To the Editor.—A key aspect of standardizing pathology reporting is to include all the necessary elements in the reports, including reporting the results of all the billable ancillary tests. Despite care exerted by pathologists, occasional omissions or wrong test names in reports do occur. We have been using a computer program written in the R programming language (https://www.r-project.org, accessed December 25, 2019) to continually monitor the newly finalized cases to detect reports with such omissions or errors.
The pathology information system was PowerPath 10.0.0.19 (Sunquest Information Systems, Tucson, Arizona), with Microsoft SQL server as the database management system. A computer program (see supplemental digital content at www.archivesofpathology.org in the August 2020 table of contents) written in R (version 3.5.1) was hosted on a virtual Microsoft Windows server and ran once every 5 minutes to retrieve and analyze data on cases finalized during the preceding 5 minutes. The process by which the program obtains data from the database was described previously.1
To detect the possible omission of billable ancillary tests (special stains, immunostains, and others), a list of tests that had been ordered and billable to the patient was retrieved from a table in the database for each case. The final report text for the same case was parsed to see if every test was mentioned in the report text. The program used a conversion text file to link the single way the test was designated in the data table to multiple ways that pathologists would refer to a test in the reports. Taking cyclin D1 as an example, it was designated as “CYCLIN D1” in the data table, but 10 variations such as “cyclin d1,” “cyclin D1,” or “Cyclin D-1” were seen in the report texts. Additional acceptable variations were added to the conversion file periodically to reduce the number of false alarms over time. If the immunostain for cyclin D1 was performed but the corresponding report text did not contain any of the above variations, the program considered the interpretation of this test not included in the report. If one or more tests for a given case were not detected in the report text by the program, such an omission would be brought to the attention of the pathologist via an email.
For a 23-month period from August 2017 through June 2019, 547 emails were sent to the pathologists. In 42 cases, the pathologists intended to finalize the reports first and add the interpretations of ancillary tests as addenda subsequently. They were excluded from the analysis. The remaining 505 reports were classified into 3 categories: false alarms (149), test name errors (47), and omissions (309).
The false alarms belonged to 2 subcategories. First, there was no error or omission. The reason an email was sent was because the test name conversion file had not contained the acceptable variation of the test name used in that particular report, so that the R program did not know the test was already mentioned in the report. The second category contained either a slightly vague description of the test or the use of unconventional uncapitalization of the letters or unconventional spacing between the characters for the test names. The examples include reporting Ki-67 as proliferation rate, CK5 as high molecular weight keratins, CDX-2 as CDx-2, and CD1a as CD1-A.
Because the test name errors and omissions constituted the real deficiencies, the specificity of the alerting emails was 70% ([47 + 309]/505).
During the same period, there were 13 890 cases where billable ancillary tests were performed. In 97.4% (13 534 of 13 890) of the cases, the tests were reported without error or omission when initially finalized.
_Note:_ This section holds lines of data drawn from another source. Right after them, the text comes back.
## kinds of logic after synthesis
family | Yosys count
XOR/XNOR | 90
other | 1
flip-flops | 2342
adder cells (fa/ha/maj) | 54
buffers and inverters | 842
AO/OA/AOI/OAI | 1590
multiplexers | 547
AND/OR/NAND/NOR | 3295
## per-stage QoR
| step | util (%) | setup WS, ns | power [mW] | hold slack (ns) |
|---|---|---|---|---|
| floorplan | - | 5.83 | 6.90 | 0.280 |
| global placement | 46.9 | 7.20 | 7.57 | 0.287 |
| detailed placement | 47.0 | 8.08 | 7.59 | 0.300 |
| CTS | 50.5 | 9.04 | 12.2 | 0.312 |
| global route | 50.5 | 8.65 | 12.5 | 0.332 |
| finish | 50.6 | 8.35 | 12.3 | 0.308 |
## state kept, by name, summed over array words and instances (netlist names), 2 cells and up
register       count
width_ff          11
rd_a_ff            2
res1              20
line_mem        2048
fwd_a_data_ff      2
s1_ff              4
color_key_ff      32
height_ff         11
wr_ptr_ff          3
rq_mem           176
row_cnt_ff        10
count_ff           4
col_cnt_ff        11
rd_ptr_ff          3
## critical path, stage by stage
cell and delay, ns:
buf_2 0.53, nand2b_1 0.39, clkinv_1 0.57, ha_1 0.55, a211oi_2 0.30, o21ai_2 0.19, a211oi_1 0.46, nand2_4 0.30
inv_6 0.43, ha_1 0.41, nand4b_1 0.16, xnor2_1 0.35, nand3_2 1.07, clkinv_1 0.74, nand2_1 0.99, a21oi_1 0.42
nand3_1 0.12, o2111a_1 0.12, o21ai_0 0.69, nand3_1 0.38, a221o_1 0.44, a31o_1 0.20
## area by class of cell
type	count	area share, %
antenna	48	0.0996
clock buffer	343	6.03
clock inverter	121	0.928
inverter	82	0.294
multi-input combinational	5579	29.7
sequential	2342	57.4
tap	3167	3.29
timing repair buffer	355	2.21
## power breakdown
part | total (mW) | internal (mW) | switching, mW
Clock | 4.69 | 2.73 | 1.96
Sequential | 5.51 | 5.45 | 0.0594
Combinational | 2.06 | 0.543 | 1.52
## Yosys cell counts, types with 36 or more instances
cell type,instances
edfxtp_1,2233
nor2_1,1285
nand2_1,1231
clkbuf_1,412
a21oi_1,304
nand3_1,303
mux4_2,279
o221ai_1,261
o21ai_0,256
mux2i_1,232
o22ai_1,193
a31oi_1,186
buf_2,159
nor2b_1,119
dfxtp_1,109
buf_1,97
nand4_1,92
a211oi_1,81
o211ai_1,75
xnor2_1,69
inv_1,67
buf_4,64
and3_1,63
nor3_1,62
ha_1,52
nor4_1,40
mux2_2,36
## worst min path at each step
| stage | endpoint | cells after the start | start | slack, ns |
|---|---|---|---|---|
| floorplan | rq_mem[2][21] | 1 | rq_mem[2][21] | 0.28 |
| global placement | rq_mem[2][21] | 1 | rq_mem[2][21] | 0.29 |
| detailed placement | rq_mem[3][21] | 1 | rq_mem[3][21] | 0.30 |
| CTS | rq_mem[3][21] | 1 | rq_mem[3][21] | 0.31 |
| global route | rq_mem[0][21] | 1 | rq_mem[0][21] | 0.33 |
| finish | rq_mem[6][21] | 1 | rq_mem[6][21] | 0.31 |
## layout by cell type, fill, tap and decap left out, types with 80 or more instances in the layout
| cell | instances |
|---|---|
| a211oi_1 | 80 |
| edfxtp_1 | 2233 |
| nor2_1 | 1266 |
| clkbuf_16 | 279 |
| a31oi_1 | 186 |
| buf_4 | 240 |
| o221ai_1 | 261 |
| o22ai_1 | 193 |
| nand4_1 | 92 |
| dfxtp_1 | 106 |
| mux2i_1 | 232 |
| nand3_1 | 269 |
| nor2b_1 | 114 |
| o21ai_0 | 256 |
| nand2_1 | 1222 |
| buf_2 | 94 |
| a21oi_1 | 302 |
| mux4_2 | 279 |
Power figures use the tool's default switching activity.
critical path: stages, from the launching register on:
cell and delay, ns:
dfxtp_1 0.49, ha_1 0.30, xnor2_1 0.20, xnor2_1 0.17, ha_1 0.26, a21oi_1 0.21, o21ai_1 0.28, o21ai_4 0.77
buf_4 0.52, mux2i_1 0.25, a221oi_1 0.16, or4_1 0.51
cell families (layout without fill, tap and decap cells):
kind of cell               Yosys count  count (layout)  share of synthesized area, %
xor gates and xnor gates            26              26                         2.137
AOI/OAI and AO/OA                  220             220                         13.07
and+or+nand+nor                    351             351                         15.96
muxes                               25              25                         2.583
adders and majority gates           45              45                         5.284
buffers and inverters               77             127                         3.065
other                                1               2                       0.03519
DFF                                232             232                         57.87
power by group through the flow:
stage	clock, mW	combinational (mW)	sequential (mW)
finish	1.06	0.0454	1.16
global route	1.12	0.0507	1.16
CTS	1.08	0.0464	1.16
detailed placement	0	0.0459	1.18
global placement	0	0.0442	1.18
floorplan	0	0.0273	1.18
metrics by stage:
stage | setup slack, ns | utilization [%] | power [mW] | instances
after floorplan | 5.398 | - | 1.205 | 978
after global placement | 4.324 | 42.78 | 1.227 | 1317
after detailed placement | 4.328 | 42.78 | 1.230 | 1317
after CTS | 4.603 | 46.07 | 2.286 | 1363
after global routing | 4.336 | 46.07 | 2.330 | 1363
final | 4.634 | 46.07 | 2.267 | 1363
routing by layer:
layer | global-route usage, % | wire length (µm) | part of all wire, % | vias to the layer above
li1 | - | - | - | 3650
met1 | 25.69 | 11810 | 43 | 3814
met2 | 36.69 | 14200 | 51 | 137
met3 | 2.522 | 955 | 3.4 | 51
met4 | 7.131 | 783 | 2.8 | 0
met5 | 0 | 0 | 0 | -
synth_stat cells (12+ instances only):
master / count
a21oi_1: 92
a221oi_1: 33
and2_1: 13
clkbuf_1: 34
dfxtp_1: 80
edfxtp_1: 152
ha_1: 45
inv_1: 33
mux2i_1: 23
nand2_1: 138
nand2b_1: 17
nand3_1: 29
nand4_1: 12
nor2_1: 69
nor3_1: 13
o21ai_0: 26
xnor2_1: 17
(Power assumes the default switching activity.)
The computer program detected 2.6% (356 of 13 890) of reports with either omissions or test name errors that required remedial actions (averaging 15.5 reports/mo). Of these cases, remedial actions were taken in 298 reports (84%; 298 of 356). Computational monitoring made a difference in 2.1% (298 of 13 890) of the cases, increasing the percentage of reports with no error or omission from 97.4% (13 534 of 13 890) to 99.6% (13 832 of 13 890).
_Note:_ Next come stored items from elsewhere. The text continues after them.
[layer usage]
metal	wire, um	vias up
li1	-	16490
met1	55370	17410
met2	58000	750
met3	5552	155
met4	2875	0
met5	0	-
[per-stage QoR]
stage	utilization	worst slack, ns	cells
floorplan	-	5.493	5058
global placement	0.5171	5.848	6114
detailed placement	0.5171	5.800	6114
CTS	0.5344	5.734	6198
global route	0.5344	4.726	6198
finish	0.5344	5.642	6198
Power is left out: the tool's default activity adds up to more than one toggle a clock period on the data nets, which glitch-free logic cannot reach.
===== src/hdl/line_assembling_receive_buffer.sv =====
// Top level of the line-assembling receive buffer: command interface, config registers,
// control sequencer. Depends on lrb_pkg, lrb_char_store and lrb_line_queue.
// A receive transaction keeps busy high for one cycle after acceptance and gives no result.
// A read transaction of a line of n bytes keeps busy high through its head state and read-out;
// each byte passes the registered store read and the result register, one byte per cycle. An
// empty queue or an empty line gives its single result. The receiver cannot stall the results.
// Synchronous active-low reset clears all control state and the store's valid bits at once.
`timescale 1ns / 1ps

module line_assembling_receive_buffer
  import lrb_pkg::*;
(
  input  logic                 clk,
  input  logic                 rst_n,
  // Command channel.
  input  logic                 start,
  output logic                 busy,
  input  logic                 in_func,
  input  logic [7:0]           in_rx_byte,
  // Result channel.
  output logic                 out_strobe,
  output logic [7:0]           out_byte,
  output logic                 out_byte_valid,
  output logic                 out_line_last,
  output logic                 out_no_line,
  // Configuration write channel.
  input  logic                 cfg_valid,
  output logic                 cfg_ready,
  input  logic [CFG_IDX_W-1:0] cfg_index,
  input  logic [7:0]           cfg_data
);

  lrb_state_t state_r, state_nxt;
  logic       accept;

  byte_t term_r;
  byte_t pmin_r;

  byte_t sym_r, sym_nxt;
  bidx_t wr_idx_r, wr_idx_nxt;
  bidx_t prev_wr_r, prev_wr_nxt;
  bidx_t rd_idx_r, rd_idx_nxt;
  bidx_t cur_r, cur_nxt;
  bidx_t rem_r, rem_nxt;

  logic  char_wr_en;
  bidx_t char_wr_addr;
  byte_t char_wr_data;
  bidx_t char_rd_addr;
  byte_t char_rd_data;

  logic       q_push;
  logic       q_pop;
  bidx_t      q_head_pos;
  lq_status_t q_status;
  bidx_t      line_len;

  logic  strobe_r, strobe_nxt;
  byte_t byte_r, byte_nxt;
  logic  valid_r, valid_nxt;
  logic  last_r, last_nxt;
  logic  none_r, none_nxt;

  assign busy   = (state_r != ST_IDLE);
  assign accept = start && !busy;

  // Configuration registers are always writable; the environment must write them only while
  // the block is idle. The block itself does not enforce this.
  assign cfg_ready = 1'b1;

  always_ff @(posedge clk) begin
    if (!rst_n) begin
      term_r <= TERM_RESET;
      pmin_r <= PMIN_RESET;
    end else if (cfg_valid && cfg_ready) begin
      case (cfg_index)
        CFG_TERM: term_r <= cfg_data;
        CFG_PMIN: pmin_r <= cfg_data;
        default: begin
        end
      endcase
    end
  end

  lrb_char_store u_char_store (
    .clk     (clk),
    .rst_n   (rst_n),
    .wr_en   (char_wr_en),
    .wr_addr (char_wr_addr),
    .wr_data (char_wr_data),
    .rd_addr (char_rd_addr),
    .rd_data (char_rd_data)
  );

  lrb_line_queue u_line_queue (
    .clk      (clk),
    .rst_n    (rst_n),
    .push     (q_push),
    .push_pos (wr_idx_r),
    .pop      (q_pop),
    .head_pos (q_head_pos),
    .status   (q_status)
  );

  // Length of the oldest queued line, measured from the current read position.
  assign line_len = bidx_dist(q_head_pos, rd_idx_r);

  // Next state.
  always_comb begin
    state_nxt = state_r;
    case (state_r)
      ST_IDLE: begin
        if (accept) begin
          state_nxt = (in_func == FUNC_READ) ? ST_RD_HEAD : ST_RX_EVAL;
        end
      end
      ST_RX_EVAL: begin
        state_nxt = ST_IDLE;
      end
      ST_RD_HEAD: begin
        if (q_status.empty || line_len == '0) begin
          state_nxt = ST_IDLE;
        end else begin
          state_nxt = ST_RD_BYTES;
        end
      end
      ST_RD_BYTES: begin
        if (rem_r == bidx_t'(1)) begin
          state_nxt = ST_IDLE;
        end
      end
      default: begin
        state_nxt = ST_IDLE;
      end
    endcase
  end

  // Datapath and memory control. The store is read in the cycle before the data is used:
  // in idle the byte at the last stored position is fetched for the escape check, and during
  // read-out the fetch runs one position ahead of the byte being sent.
  always_comb begin
    sym_nxt      = sym_r;
    wr_idx_nxt   = wr_idx_r;
    prev_wr_nxt  = prev_wr_r;
    rd_idx_nxt   = rd_idx_r;
    cur_nxt      = cur_r;
    rem_nxt      = rem_r;
    char_wr_en   = 1'b0;
    char_wr_addr = wr_idx_r;
    char_wr_data = sym_r;
    char_rd_addr = prev_wr_r;
    q_push       = 1'b0;
    q_pop        = 1'b0;
    strobe_nxt   = 1'b0;
    byte_nxt     = '0;
    valid_nxt    = 1'b0;
    last_nxt     = 1'b0;
    none_nxt     = 1'b0;
    case (state_r)
      ST_IDLE: begin
        if (accept) begin
          sym_nxt = in_rx_byte;
        end
      end
      ST_RX_EVAL: begin
        // The terminator check wins over the escape rule.
        if (sym_r == term_r) begin
          q_push = 1'b1;
        end else if (char_rd_data == ESC_MARK && (sym_r inside {[CHR_A:CHR_D]})) begin
          char_wr_en   = 1'b1;
          char_wr_addr = prev_wr_r;
          char_wr_data = sym_r - CHR_A;
          q_push       = 1'b1;
        end else if (sym_r >= pmin_r) begin
          char_wr_en  = 1'b1;
          prev_wr_nxt = wr_idx_r;
          wr_idx_nxt  = bidx_inc(wr_idx_r);
        end
      end
      ST_RD_HEAD: begin
        char_rd_addr = rd_idx_r;
        if (q_status.empty) begin
          strobe_nxt = 1'b1;
          last_nxt   = 1'b1;
          none_nxt   = 1'b1;
        end else begin
          q_pop      = 1'b1;
          rd_idx_nxt = q_head_pos;
          cur_nxt    = bidx_inc(rd_idx_r);
          rem_nxt    = line_len;
          if (line_len == '0) begin
            strobe_nxt = 1'b1;
            last_nxt   = 1'b1;
          end
        end
      end
      ST_RD_BYTES: begin
        char_rd_addr = cur_r;
        cur_nxt      = bidx_inc(cur_r);
        rem_nxt      = rem_r - 1'b1;
        strobe_nxt   = 1'b1;
        valid_nxt    = 1'b1;
        byte_nxt     = char_rd_data;
        last_nxt     = (rem_r == bidx_t'(1));
      end
      default: begin
      end
    endcase
  end

  always_ff @(posedge clk) begin
    if (!rst_n) begin
      state_r   <= ST_IDLE;
      wr_idx_r  <= '0;
      prev_wr_r <= '0;
      rd_idx_r  <= '0;
      cur_r     <= '0;
      rem_r     <= '0;
      strobe_r  <= 1'b0;
    end else begin
      state_r   <= state_nxt;
      wr_idx_r  <= wr_idx_nxt;
      prev_wr_r <= prev_wr_nxt;
      rd_idx_r  <= rd_idx_nxt;
      cur_r     <= cur_nxt;
      rem_r     <= rem_nxt;
      strobe_r  <= strobe_nxt;
    end
  end

  // Result payload registers and the latched receive byte.
  always_ff @(posedge clk) begin
    sym_r   <= sym_nxt;
    byte_r  <= byte_nxt;
    valid_r <= valid_nxt;
    last_r  <= last_nxt;
    none_r  <= none_nxt;
  end

  assign out_strobe     = strobe_r;
  assign out_byte       = byte_r;
  assign out_byte_valid = valid_r;
  assign out_line_last  = last_r;
  assign out_no_line    = none_r;

  a_no_line_form: assert property (@(posedge clk) disable iff (!rst_n)
    (out_strobe && out_no_line) |-> (out_line_last && !out_byte_valid))
    else $error("no-line result is not a lone final result");

  a_readout_count: assert property (@(posedge clk) disable iff (!rst_n)
    (state_r == ST_RD_BYTES) |-> (rem_r != '0))
    else $error("read-out running with no bytes left");

  a_accept_busy: assert property (@(posedge clk) disable iff (!rst_n)
    accept |=> busy)
    else $error("accepted transaction did not raise busy");

endmodule


===== config.mk =====
export PLATFORM = sky130hd
export DESIGN_NAME = line_assembling_receive_buffer
export DESIGN_NICKNAME = d
export VERILOG_FILES = /design/src/hdl/lrb_pkg.sv /design/src/hdl/lrb_char_store.sv /design/src/hdl/lrb_line_queue.sv /design/src/hdl/line_assembling_receive_buffer.sv
export SDC_FILE = /design/constraint.sdc
export NUM_CORES = 1
export LEC_CHECK = 0
export ABC_AREA = 1
export BUFFER_PORTS_ARGS = -buffer_cell sky130_fd_sc_hd__buf_2
export CAP_MARGIN = 20
export CORE_MARGIN = 3
export CORE_UTILIZATION = 30
export DETAILED_ROUTE_END_ITERATION = 12
export PLACE_DENSITY = 0.44
export SETUP_SLACK_MARGIN = 0.02
export SLEW_MARGIN = 20
export SYNTH_ARGS = -nofsm -noshare
export SYNTH_HDL_FRONTEND = slang
export SYNTH_SLANG_ARGS = --single-unit

===== constraint.sdc =====
create_clock -name clk -period 7.8 [get_ports clk]
set_input_delay 0.39 -clock clk [delete_from_list [all_inputs] [get_ports clk]]
set_output_delay 0.39 -clock clk [all_outputs]
set_load 0.1 [all_outputs]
The computer program was designed to detect inadvertent omissions in reporting ancillary tests; its ability to identify reports with test name errors was an unexpected benefit. These included nonsensical (Table 1) and potentially misleading test name errors (Table 2), together constituting 13.2% (47 of 356) of the deficiencies. In the latter category, some of the tests performed and the tests in the initial reports had very different diagnostic implications. Examples include CK5 versus CD5, CD30 versus CD38, CD117 versus CD34, BCL-2 versus BCL-6, and p63 versus p16.
Not all the effective tools are practical if they are burdensome to use, specifically if the users have to remember to use the tools or a nontrivial effort is required to use the tools. The advantage of computational monitoring is that it does not require pathologists to remember to use the tool. The program keeps a constant vigilance in the background and notifies the pathologists in a timely fashion when possible omission is noted.
R is not only strong in statistical computing and graphics, it is also powerful in dealing with texts/natural language. In surgical pathology, R has been reported to be used in statistical analysis,2 information extraction from the report texts,1,3 pathology report defect detection,4 and deep learning using report diagnosis texts.5
The specific use example of R program in improving the reporting of ancillary tests demonstrates that computational approach can be an effective way to improve standardization in pathology reporting in general. R is a practical language that pathologists can learn and use to produce immediate positive impact in daily practice.
The author has no relevant financial interest in the products or companies described in this article.
Supplemental digital content is available for this article at www.archivesofpathology.org in the August 2020 table of contents.